Threats to Validity in the Design and Conduct of Preclinical Efficacy Studies

Unintentional bias and repeatability for preclinical studies has been gaining more and more attention as of late. As guidelines have been published, Friends of FSH Research has followed suit by reviewing grant requests in light of such guidelines. The Grant Program information references some basic material on this issue, and has now added a reference to the 2013 paper by Henderson, et al. published by PLOS Medicine, Threats to Validity in the Design and Conduct of Preclinical Efficacy Studies, which seeks to determine common recommendations through a meta-analysis of guidance gathered from multiple sources.


Background: The vast majority of medical interventions introduced into clinical development prove unsafe or ineffective. One prominent explanation for the dismal success rate is flawed preclinical research. We conducted a systematic review of preclinical research guidelines and organized recommendations according to the type of validity threat (internal, construct, or external) or programmatic research activity they primarily address.

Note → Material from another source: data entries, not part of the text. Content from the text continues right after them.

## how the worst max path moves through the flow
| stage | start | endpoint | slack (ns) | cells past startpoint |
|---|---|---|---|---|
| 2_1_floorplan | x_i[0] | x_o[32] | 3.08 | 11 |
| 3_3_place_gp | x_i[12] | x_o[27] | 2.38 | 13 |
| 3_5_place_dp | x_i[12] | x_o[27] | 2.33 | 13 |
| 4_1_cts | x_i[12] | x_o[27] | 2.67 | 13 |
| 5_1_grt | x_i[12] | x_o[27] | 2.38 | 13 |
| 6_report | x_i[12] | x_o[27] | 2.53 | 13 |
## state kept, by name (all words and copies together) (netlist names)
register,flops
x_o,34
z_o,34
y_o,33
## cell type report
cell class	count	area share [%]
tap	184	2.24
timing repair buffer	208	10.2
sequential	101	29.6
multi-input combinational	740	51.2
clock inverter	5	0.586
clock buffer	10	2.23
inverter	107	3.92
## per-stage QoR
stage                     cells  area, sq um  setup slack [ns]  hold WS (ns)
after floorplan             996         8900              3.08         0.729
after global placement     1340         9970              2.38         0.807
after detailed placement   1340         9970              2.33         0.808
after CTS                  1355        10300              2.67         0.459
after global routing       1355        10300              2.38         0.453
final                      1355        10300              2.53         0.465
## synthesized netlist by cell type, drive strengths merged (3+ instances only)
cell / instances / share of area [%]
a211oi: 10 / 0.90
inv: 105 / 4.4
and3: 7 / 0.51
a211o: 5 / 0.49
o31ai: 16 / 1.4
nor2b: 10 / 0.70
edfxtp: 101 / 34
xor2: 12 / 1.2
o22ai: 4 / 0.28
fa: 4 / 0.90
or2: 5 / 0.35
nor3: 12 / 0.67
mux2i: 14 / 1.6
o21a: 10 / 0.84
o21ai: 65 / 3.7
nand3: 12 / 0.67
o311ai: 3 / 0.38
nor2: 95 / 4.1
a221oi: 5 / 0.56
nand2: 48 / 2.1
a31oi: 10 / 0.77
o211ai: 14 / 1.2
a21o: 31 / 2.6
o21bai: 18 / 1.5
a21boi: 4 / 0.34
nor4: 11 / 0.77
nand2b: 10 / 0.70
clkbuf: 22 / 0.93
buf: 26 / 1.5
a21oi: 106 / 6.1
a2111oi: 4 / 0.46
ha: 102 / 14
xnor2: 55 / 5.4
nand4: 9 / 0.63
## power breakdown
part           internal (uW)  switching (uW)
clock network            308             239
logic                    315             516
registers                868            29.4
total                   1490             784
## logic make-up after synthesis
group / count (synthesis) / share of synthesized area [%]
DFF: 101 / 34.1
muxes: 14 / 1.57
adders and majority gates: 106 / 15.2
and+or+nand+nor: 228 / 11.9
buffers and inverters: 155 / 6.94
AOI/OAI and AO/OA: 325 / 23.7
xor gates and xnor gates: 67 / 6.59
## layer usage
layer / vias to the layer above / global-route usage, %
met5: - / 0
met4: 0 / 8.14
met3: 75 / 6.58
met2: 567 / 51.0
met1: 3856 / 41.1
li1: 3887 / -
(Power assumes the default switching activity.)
==> src/hw/rtl/tpe_pkg.sv <==
`timescale 1ns / 1ps
// ----------------------------------------------------------------------------
// Triangle plane equation package
// Shared constants and the side payload type for the plane equation pipeline.
// ----------------------------------------------------------------------------
package tpe_pkg;

  localparam int unsigned CoordBitsDefault = 24;
  localparam int unsigned TagBits = 24;
  localparam int unsigned NormBits = 16;
  localparam int unsigned DBits = 25;
  // Edge and cross product widths after optional pre-shift (edges <= 31 bits).
  localparam int unsigned CrossBits = 63;
  localparam int unsigned MagBits = 62;
  localparam int unsigned NMag = 30;      // normalized magnitude width
  localparam int unsigned SumBits = 62;   // sum of three 30-bit squares
  localparam int unsigned LenBits = 31;
  localparam int unsigned QBits = 17;

  typedef struct packed {
    logic [TagBits-1:0] tag;
    logic               nz;
  } tpe_side_t;

endpackage

==> src/hw/rtl/tpe_sqrt_stage.sv <==
`timescale 1ns / 1ps
// ----------------------------------------------------------------------------
// Square root stage
// One registered step of a restoring integer square root, two result bits.
// ----------------------------------------------------------------------------
module tpe_sqrt_stage
  import tpe_pkg::*;
#(
  parameter int unsigned STEP = 0
) (
  input  logic               clk_i,
  input  logic               en_i,
  input  logic [SumBits-1:0] rem_i,
  input  logic [LenBits-1:0] root_i,
  output logic [SumBits-1:0] rem_o,
  output logic [LenBits-1:0] root_o
);
  localparam int unsigned B0 = 2 * (LenBits - 1 - 2 * STEP);
  localparam int unsigned B1 = B0 - 2;

  logic [SumBits+1:0] rem_a, rem_b, trial_a, trial_b;
  logic [LenBits-1:0] root_a, root_b;
  logic [SumBits-1:0] rem_d;
  logic [LenBits-1:0] root_d;

  always_comb begin
    rem_a = {2'b0, rem_i};
    trial_a = ({3'b0, root_i} << (B0 / 2 + 1)) | ((SumBits + 2)'(1) << B0);
    root_a = root_i;
    if (rem_a >= trial_a) begin
      rem_a = rem_a - trial_a;
      root_a = root_i | (LenBits'(1) << (B0 / 2));
    end
    rem_b = rem_a;
    trial_b = ({3'b0, root_a} << (B1 / 2 + 1)) | ((SumBits + 2)'(1) << B1);
    root_b = root_a;
    if (rem_b >= trial_b) begin
      rem_b = rem_b - trial_b;
      root_b = root_a | (LenBits'(1) << (B1 / 2));
    end
    rem_d = rem_b[SumBits-1:0];
    root_d = root_b;
  end

  always_ff @(posedge clk_i) begin
    if (en_i) begin
      rem_o <= rem_d;
      root_o <= root_d;
    end
  end
endmodule

==> config.mk <==
export PLATFORM = sky130hd
export DESIGN_NAME = tpe_sqrt_stage
export DESIGN_NICKNAME = d
export VERILOG_FILES = /design/src/hw/rtl/tpe_pkg.sv /design/src/hw/rtl/tpe_sqrt_stage.sv
export SDC_FILE = /design/constraint.sdc
export NUM_CORES = 1
export LEC_CHECK = 0
export ABC_AREA = 1
export BUFFER_PORTS_ARGS = -buffer_cell sky130_fd_sc_hd__buf_4
export CORE_UTILIZATION = 55
export DETAILED_ROUTE_END_ITERATION = 16
export MAX_ROUTING_LAYER = met4
export PLACE_DENSITY = 0.9
export SYNTH_ARGS = -nofsm -noshare
export SYNTH_HDL_FRONTEND = slang
export SYNTH_SLANG_ARGS = --single-unit
==> constraint.sdc <==
create_clock -name clk_i -period 7.1 [get_ports clk_i]
set_input_delay 0.71 -clock clk_i [delete_from_list [all_inputs] [get_ports clk_i]]
set_output_delay 0.71 -clock clk_i [all_outputs]
set_load 0.05 [all_outputs]
== Word level (Yosys, flattened, before mapping) ==
Index checks and enable logic that the tools add are counted.
Storage, ports and cells
  bits in latches: 0
  output and inout port bits: 93
  register bits: 93
  memories kept: 0
  ROM bits: 0
  bits in writable memories: 0
Cells by class
  shift operators: 0
  order comparisons: 2
  mux-type cells: 3
  multipliers: 0
  reductions and logical operators: 0
  eq/ne operators: 0
  divide/modulo/power cells: 0
  $add $sub $neg: 2
  bitwise operators: 0
Operators by type and width (number)
  64-bit by 61-bit >= comparator with 1-bit output: 1
  64-bit 2-to-1 mux: 1
  62-bit by 62-bit subtractor with 63-bit output: 1
  62-bit >= comparator: 1
  62-bit 2-to-1 mux: 1
  62-bit by 61-bit subtractor with 62-bit output: 1
  31-bit 2-to-1 mux: 1

== Logic depth before layout (Yosys ltp) ==
  depth in word-level cells: 4
  depth in mapped cells: 36

== Least setup slack after synthesis ==
OpenSTA, ideal clock, no wires.
  kind: input to register
  start point: in rem_i[31]
  end point: reg rem_o[52] (data pin)
  arrival: 4.325 ns
  stages: 28
  required time: 6.848 ns
  path slack: 2.523 ns
  library setup time: 0.252 ns
  path through: inv_1 -> ha_1 -> inv_1 -> fa_1 -> nand3_1 -> nand2_1 -> nand2_1 -> nand2_2 -> nand2_1 -> nand2_1 -> nand2_1 -> nand3_2 -> buf_2 -> buf_2 -> nand2_1 -> o21ai_0 -> fa_1 -> nand3_1 -> nand2_1 -> a21oi_1 -> o21ai_0 -> a21boi_0 -> o21ai_0 -> nand3_1 -> nand2_1 -> xor2_1 -> nand2_1 -> nand2_1
On the way
  word-level cells in the longest chain between the ends: 4
  elaborated cells on any way between the ends: 7
  those cells by class: add/sub (2); order compare (2); mux (3)
RTL lines
  start: declaration: line tpe_sqrt_stage.sv:13  | input logic [SumBits-1:0] rem_i,
  62-bit by 62-bit subtractor with 63-bit output or 62-bit >= comparator (tied branches): line tpe_sqrt_stage.sv:31, tpe_sqrt_stage.sv:30
  64-bit 2-to-1 mux or 31-bit 2-to-1 mux (tied branches): line tpe_sqrt_stage.sv:30  | if (rem_a >= trial_a) begin
  62-bit by 61-bit subtractor with 62-bit output or 64-bit by 61-bit >= comparator with 1-bit output (tied branches): line tpe_sqrt_stage.sv:38, tpe_sqrt_stage.sv:37
  62-bit 2-to-1 mux (*): line tpe_sqrt_stage.sv:37  | if (rem_b >= trial_b) begin
  named net rem_b[52]: line tpe_sqrt_stage.sv:21  | logic [SumBits+1:0] rem_a, rem_b, trial_a, trial_b;
  end signal: assignment: line tpe_sqrt_stage.sv:47  | rem_o <= rem_d;
  end: declaration: line tpe_sqrt_stage.sv:15  | output logic [SumBits-1:0] rem_o,
Mark *: on every way through the listed nets, which the timed path passes. The rest lies on a longest branch.
A chain may end at the register's enable or synchronous reset.

== Worst setup path after layout ==
  start point: in rem_i[31]
  end point: reg rem_o[44] (data pin)
The elaborated chain is that of the path after synthesis.

==> reports/metrics.yaml <==
run_status:
  outcome: "finished, final reports clean"
die:
  ios: 188
  start_util_pct: 56.42
  dieWidth_um: 118.6
  core_um2: 13240
  die_h_um: 118.6
  die-area_um2: 14060
  rows: 42
pwr:
  seqPwrFrac_pct: 30.6
  p_per_area_nw_per_um2: 257.3
  clkPwrFrac_pct: 23.2
  p_sw_uw: 996.7
  comb_power_share_pct: 46.3
  ir_drop_uv: 110.1
  sw_frac_of_total_pct: 41.35
  p_leak_nw: 4.675
  intPower_mw: 1.414
timing:
  max_slew_margin_pct: 50.14
  fin_crit_sh_pct: 78.76
  final_max_slew_viol_count: 0
  fmax_ghz: 0.1788
  tightest_slew_ps: 747.8
  hold_violations: 0
  setup_violations: 0
  post-route-min-period_ps: 5592
  finalSetupTns_ps: 0
  rsz0062_at_grt: "no"
  setup_ws_ps: 1508
place:
  hpwlAfterDp_um: 17840
  place_congestion: 0.9734
  place_area_um2: 9025
  portBuffers: 187
  dpl_worst_slack_ps: 1262
worst_hold_path:
  hold_path_startpoint: "root_i[14]"
  whs_path_depth: 1
  min_path_type: "primary input to flop"
  min_delay_worst_endpoint: "root_o[14]"
synthesis:
  synth_top_area_share_pct: 37.37
  avgSynthCellArea_um2: 7.640
  seq_area_frac_synth_pct: 37.37
  syn_nets: 1135
  netlist_area_um2: 7472
  ys.flop_type: "edfxtp_1"
  syn-instance-count: 978
  yosys_warnings: 0
  synth_area_leaders: "edfxtp_1, nand2_1, ha_1"
  synth-edff-count: 93
  async_flop_share_pct: 0
  synth_cell_types: 40
  synth-seq-cells: 93
  yosys.area.top_type: "edfxtp_1"
clocking:
  tritoncts: "yes"
  cts_buffers: 9
  ctsResizeCount: 0
  path_clk_slew_ps: 70
  cts.sinks: 93
  cts_root_buf: "clkbuf_16"
  htreeDepth: 3
  cts_hold_buf: 0
  clockBufferDepth: 2
  postCtsSetupRepairBufs: 0
drt:
  viasPerCell: 5.542
  post_drt_wl_per_cell_um: 16.08
  postRouteAntennaNets: 0
  drtPass1Iterations: 7
  vias: 7459
  wl_um: 21650
  drt_iter0_drc: 690
  drc: 0
setup_path:
  critical_path.max_stage_delay_ps: 430
  cp_slowest_cell: "ha_1"
  path_class: "primary input to flop"
  crit_arrival_ps: 5810
  crit_required_ps: 7320
  worst_path_most_repeated_cell: "nand2_1"
  cp-end-kind: "flop"
  startpoint_type: "primary input"
  cp_max_fo: 33
grt:
  grt_max_degree: 63
  overflow: 0
  antenna_found_initial: 0
  grt_pass1_wl_um: 34020
  grt_usage_pct: 32.11
  grt_pass1_vias: 6907
flow_run:
  drv_cap: 0
layout:
  diodes: 0
  nets: 1322
  area_growth_pct: 25.40
  final_area_um2: 9370
  layout-drive-gt1-share_pct: 19.49
  fin_util_pct: 70.76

Methods and Findings: We searched MEDLINE, Google Scholar, Google, and the EQUATOR Network website for all preclinical guideline documents published up to April 9, 2013 that addressed the design and conduct of in vivo animal experiments aimed at supporting clinical translation. To be eligible, documents had to provide guidance on the design or execution of preclinical animal experiments and represent the aggregated consensus of four or more investigators. Data from included guidelines were independently extracted by two individuals for discrete recommendations on the design and implementation of preclinical efficacy studies. These recommendations were then organized according to the type of validity threat they addressed. A total of 2,029 citations were identified through our search strategy. From these, we identified 26 guidelines that met our eligibility criteria—most of which were directed at neurological or cerebrovascular drug development. Together, these guidelines offered 55 different recommendations. Some of the most common recommendations included performance of a power calculation to determine sample size, randomized treatment allocation, and characterization of disease phenotype in the animal model prior to experimentation.

Conclusions: By identifying the most recurrent recommendations among preclinical guidelines, we provide a starting point for developing preclinical guidelines in other disease domains. We also provide a basis for the study and evaluation of preclinical research practice.